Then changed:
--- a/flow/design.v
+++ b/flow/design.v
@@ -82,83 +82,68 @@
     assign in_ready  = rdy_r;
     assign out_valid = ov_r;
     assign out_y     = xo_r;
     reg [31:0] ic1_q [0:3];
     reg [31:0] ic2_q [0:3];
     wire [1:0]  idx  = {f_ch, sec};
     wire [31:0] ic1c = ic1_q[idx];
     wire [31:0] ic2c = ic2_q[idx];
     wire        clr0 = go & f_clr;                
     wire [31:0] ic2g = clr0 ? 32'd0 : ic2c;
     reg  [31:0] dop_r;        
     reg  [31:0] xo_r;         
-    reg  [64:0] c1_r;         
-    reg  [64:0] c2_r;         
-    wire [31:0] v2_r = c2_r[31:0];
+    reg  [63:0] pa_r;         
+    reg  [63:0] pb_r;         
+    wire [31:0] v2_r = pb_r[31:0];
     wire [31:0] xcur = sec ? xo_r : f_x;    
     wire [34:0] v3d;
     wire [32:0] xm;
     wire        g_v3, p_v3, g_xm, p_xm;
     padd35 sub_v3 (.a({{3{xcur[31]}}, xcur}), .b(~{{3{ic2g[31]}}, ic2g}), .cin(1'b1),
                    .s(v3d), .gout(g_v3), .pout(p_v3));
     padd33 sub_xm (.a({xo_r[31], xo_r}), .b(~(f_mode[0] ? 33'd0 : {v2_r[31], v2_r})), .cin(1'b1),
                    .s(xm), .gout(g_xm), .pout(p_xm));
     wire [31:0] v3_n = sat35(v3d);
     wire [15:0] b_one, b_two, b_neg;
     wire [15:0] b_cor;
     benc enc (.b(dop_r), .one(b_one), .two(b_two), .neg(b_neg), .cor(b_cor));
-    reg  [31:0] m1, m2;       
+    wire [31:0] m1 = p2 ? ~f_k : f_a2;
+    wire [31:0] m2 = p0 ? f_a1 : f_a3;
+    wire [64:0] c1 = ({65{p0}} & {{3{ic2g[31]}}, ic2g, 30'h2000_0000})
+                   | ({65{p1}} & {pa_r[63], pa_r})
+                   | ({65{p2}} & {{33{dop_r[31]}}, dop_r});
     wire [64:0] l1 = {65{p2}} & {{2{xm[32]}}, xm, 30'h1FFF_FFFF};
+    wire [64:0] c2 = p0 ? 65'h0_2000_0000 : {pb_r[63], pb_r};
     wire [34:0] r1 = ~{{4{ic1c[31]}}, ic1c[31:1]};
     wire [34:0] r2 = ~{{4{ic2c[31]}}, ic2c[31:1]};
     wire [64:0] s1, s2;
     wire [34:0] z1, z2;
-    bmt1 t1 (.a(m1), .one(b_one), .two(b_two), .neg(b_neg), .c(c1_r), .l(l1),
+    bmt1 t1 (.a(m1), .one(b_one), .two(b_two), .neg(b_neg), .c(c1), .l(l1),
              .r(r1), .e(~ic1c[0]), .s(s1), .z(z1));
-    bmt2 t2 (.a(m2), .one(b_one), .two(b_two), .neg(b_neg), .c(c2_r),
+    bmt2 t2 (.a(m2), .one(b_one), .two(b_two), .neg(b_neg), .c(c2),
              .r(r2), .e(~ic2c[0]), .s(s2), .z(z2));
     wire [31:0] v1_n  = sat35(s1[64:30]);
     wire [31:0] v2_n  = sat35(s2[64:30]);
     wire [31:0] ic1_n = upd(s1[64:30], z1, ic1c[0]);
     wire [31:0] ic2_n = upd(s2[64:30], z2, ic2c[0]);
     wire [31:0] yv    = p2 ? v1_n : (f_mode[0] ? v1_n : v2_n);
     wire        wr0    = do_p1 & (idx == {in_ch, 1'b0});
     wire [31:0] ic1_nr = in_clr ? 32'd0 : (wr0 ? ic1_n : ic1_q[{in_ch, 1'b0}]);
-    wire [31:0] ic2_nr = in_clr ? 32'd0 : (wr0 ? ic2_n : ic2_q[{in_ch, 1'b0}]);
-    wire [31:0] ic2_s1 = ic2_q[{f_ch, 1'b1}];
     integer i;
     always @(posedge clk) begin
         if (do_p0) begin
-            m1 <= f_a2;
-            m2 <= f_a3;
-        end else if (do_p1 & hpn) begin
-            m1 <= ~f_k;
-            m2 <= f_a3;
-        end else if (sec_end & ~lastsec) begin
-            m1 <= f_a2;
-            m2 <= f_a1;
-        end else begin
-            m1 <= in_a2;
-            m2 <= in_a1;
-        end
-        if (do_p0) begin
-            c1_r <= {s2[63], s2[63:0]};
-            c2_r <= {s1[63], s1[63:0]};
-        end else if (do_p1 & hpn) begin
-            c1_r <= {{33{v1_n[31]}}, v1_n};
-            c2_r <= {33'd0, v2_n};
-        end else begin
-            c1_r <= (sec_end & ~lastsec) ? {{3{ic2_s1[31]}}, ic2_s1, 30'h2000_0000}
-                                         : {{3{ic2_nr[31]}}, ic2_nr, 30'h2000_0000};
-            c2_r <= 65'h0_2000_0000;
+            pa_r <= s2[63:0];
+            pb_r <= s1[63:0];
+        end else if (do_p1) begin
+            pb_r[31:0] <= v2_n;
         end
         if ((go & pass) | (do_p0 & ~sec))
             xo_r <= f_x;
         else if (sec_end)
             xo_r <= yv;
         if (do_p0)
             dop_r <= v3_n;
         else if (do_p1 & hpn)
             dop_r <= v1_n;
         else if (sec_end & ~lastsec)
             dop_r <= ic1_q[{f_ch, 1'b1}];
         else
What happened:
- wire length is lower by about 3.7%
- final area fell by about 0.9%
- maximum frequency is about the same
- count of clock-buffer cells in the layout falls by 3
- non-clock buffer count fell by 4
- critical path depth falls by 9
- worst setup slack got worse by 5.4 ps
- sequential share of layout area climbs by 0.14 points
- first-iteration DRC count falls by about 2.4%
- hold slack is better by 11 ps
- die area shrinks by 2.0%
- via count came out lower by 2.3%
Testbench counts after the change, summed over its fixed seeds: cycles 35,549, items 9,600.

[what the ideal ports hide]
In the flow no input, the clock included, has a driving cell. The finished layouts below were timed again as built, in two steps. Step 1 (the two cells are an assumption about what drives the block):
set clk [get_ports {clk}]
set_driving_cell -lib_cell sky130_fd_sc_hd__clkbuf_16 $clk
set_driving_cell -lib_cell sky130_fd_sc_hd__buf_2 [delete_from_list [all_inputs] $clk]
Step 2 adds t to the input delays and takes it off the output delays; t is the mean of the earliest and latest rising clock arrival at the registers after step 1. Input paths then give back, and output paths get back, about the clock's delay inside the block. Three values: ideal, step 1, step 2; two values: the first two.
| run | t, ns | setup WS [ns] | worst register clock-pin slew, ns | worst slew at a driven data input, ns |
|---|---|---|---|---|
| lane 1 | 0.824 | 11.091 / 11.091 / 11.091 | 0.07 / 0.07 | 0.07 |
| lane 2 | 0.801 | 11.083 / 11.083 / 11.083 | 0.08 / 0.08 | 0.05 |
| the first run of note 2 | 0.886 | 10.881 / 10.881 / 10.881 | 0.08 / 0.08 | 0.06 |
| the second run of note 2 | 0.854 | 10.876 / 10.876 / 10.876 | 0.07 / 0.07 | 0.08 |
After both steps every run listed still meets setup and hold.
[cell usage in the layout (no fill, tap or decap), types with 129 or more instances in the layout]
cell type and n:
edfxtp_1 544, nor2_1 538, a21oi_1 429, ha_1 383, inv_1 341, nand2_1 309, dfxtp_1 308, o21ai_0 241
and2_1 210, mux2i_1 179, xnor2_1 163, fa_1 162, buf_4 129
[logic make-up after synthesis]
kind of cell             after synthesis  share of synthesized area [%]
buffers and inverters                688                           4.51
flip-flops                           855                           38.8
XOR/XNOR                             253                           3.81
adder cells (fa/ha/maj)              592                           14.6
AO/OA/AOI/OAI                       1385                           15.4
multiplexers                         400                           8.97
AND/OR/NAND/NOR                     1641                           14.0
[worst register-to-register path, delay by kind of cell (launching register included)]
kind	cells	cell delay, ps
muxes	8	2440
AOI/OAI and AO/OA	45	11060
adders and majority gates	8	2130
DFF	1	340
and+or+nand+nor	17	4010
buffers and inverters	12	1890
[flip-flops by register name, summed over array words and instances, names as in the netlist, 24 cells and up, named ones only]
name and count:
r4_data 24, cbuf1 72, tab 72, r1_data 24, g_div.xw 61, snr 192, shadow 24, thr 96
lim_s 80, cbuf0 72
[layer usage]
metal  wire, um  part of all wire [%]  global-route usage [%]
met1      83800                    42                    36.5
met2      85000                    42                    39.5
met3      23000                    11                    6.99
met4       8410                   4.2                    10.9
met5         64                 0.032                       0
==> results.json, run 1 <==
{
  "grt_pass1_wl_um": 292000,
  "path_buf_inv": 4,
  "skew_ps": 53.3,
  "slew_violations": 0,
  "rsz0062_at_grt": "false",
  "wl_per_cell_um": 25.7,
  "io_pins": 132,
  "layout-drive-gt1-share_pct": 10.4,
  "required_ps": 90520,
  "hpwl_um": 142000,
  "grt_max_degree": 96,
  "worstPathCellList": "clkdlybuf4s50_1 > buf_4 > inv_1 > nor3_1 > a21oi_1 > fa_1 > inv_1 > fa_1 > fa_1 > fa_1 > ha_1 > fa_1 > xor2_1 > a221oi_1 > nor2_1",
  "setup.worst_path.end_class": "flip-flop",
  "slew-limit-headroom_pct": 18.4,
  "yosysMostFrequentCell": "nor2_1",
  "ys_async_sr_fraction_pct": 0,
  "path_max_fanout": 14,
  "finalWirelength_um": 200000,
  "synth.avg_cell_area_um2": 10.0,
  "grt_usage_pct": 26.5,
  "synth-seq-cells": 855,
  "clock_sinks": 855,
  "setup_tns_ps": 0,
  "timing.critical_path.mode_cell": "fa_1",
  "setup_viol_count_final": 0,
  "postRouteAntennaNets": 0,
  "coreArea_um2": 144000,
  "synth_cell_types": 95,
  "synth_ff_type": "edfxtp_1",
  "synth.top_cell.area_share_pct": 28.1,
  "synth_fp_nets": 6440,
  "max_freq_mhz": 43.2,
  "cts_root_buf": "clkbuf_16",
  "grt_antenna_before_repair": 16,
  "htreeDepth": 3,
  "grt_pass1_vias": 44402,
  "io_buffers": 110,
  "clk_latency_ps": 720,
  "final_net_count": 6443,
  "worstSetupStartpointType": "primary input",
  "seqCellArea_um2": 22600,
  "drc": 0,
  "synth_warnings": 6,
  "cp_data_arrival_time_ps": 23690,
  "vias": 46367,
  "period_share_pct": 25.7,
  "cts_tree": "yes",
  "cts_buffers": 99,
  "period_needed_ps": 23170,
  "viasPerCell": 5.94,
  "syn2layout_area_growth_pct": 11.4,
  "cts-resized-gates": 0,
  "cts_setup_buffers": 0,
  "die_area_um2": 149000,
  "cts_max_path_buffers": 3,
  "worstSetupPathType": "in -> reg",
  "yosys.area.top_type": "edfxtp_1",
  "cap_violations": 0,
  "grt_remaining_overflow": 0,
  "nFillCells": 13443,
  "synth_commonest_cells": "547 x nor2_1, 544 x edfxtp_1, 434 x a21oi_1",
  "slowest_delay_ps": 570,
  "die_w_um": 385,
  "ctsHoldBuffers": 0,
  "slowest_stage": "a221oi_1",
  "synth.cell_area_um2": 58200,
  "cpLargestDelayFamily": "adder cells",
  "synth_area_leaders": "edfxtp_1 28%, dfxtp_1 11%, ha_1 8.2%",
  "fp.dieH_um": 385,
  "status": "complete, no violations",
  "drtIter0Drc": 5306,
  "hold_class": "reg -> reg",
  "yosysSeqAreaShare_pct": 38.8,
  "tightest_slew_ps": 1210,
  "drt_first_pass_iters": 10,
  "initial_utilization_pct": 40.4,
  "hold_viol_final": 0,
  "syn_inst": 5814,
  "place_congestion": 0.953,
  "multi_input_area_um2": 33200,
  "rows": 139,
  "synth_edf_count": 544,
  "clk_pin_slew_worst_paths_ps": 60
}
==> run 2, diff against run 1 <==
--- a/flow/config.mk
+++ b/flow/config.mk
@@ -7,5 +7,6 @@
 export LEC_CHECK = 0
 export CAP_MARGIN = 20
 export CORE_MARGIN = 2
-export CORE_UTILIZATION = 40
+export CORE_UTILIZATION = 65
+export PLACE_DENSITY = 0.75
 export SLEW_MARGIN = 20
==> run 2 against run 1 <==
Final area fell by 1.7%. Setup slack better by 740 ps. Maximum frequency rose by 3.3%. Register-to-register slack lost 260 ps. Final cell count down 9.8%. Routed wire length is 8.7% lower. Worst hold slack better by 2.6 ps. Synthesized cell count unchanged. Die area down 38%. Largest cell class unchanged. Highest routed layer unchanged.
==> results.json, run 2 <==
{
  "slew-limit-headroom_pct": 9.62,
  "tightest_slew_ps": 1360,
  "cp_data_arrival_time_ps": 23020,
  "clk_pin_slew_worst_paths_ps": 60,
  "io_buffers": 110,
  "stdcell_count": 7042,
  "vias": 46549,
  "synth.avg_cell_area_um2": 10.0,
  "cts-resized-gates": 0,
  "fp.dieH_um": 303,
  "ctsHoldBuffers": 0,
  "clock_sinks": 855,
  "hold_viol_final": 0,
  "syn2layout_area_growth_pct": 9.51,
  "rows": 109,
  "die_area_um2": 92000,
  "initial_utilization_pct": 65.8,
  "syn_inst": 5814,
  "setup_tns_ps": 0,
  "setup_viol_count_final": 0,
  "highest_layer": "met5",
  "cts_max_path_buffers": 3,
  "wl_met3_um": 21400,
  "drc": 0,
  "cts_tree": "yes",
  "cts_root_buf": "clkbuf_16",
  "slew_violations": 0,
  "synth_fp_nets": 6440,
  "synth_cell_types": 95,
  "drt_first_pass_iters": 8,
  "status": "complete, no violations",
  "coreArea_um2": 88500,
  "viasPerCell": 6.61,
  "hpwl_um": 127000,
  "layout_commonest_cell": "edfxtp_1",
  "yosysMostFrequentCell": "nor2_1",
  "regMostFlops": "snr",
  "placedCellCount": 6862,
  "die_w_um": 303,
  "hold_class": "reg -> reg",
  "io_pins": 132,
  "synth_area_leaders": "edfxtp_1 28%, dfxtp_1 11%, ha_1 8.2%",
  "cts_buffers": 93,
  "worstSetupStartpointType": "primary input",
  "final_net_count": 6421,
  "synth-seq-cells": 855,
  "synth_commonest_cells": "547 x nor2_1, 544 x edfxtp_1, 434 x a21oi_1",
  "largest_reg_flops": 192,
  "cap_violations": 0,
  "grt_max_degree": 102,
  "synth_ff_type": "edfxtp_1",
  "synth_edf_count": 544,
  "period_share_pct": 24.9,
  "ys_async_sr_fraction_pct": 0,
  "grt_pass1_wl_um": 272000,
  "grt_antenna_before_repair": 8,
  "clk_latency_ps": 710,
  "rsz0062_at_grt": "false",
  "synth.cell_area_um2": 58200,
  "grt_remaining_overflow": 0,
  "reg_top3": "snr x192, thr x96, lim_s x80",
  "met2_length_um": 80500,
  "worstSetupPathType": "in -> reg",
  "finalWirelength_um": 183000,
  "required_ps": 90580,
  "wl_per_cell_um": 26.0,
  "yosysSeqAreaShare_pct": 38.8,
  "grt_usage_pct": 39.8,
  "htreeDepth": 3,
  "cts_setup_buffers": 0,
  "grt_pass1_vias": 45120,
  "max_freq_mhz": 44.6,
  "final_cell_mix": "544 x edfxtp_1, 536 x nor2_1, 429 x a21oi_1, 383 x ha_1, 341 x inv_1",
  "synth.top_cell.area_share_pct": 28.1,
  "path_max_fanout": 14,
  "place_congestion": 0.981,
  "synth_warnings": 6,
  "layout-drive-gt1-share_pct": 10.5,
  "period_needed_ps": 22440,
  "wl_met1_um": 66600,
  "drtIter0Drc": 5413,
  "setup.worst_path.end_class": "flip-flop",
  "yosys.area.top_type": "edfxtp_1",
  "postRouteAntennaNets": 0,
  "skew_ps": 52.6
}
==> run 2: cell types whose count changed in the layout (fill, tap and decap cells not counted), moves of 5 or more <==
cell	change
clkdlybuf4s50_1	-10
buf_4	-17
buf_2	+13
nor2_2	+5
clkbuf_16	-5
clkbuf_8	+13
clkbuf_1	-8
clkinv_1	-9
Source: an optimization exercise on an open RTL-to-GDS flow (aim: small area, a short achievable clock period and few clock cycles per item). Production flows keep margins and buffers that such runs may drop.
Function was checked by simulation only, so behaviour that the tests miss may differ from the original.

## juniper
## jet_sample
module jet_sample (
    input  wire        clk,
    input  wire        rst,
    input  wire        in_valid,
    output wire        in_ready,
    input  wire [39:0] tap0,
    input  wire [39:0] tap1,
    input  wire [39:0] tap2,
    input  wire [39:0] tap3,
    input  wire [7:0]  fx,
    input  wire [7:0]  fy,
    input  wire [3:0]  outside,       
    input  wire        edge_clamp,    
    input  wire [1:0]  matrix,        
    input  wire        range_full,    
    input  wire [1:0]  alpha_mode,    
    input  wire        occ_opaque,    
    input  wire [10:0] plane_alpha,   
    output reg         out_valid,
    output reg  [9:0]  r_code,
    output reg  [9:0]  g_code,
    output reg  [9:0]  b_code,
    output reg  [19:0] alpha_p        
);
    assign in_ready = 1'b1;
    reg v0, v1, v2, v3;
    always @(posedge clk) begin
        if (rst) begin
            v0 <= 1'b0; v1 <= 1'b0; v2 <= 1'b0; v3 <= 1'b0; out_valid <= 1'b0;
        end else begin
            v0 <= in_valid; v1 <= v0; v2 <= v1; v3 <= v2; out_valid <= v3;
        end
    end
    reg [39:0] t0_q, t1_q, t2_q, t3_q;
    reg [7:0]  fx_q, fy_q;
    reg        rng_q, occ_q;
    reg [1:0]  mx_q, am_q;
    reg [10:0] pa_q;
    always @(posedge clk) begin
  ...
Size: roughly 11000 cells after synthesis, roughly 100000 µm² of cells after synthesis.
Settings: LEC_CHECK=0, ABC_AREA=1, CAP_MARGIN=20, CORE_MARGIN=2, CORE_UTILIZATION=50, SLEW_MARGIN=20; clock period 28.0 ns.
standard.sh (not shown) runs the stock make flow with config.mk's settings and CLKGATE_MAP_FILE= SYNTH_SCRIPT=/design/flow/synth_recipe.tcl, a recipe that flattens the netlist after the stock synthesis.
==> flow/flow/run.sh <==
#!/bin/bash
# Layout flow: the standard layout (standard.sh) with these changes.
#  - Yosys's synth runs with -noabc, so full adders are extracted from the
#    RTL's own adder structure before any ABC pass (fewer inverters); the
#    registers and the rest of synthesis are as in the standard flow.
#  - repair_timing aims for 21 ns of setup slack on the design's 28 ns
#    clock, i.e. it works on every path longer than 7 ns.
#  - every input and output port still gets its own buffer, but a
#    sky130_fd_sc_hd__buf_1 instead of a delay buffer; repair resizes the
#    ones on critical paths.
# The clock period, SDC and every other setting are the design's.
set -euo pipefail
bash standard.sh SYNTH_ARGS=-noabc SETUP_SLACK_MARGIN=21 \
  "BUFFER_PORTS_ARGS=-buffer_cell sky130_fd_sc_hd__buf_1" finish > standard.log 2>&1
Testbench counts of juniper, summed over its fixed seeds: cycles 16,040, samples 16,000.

→ **Exercise directions**:
Each line that holds the word "export" should be extracted from the records.

→ **Your solution**:
 export LEC_CHECK = 0
 export CAP_MARGIN = 20
 export CORE_MARGIN = 2
-export CORE_UTILIZATION = 40
+export CORE_UTILIZATION = 65
+export PLACE_DENSITY = 0.75
 export SLEW_MARGIN = 20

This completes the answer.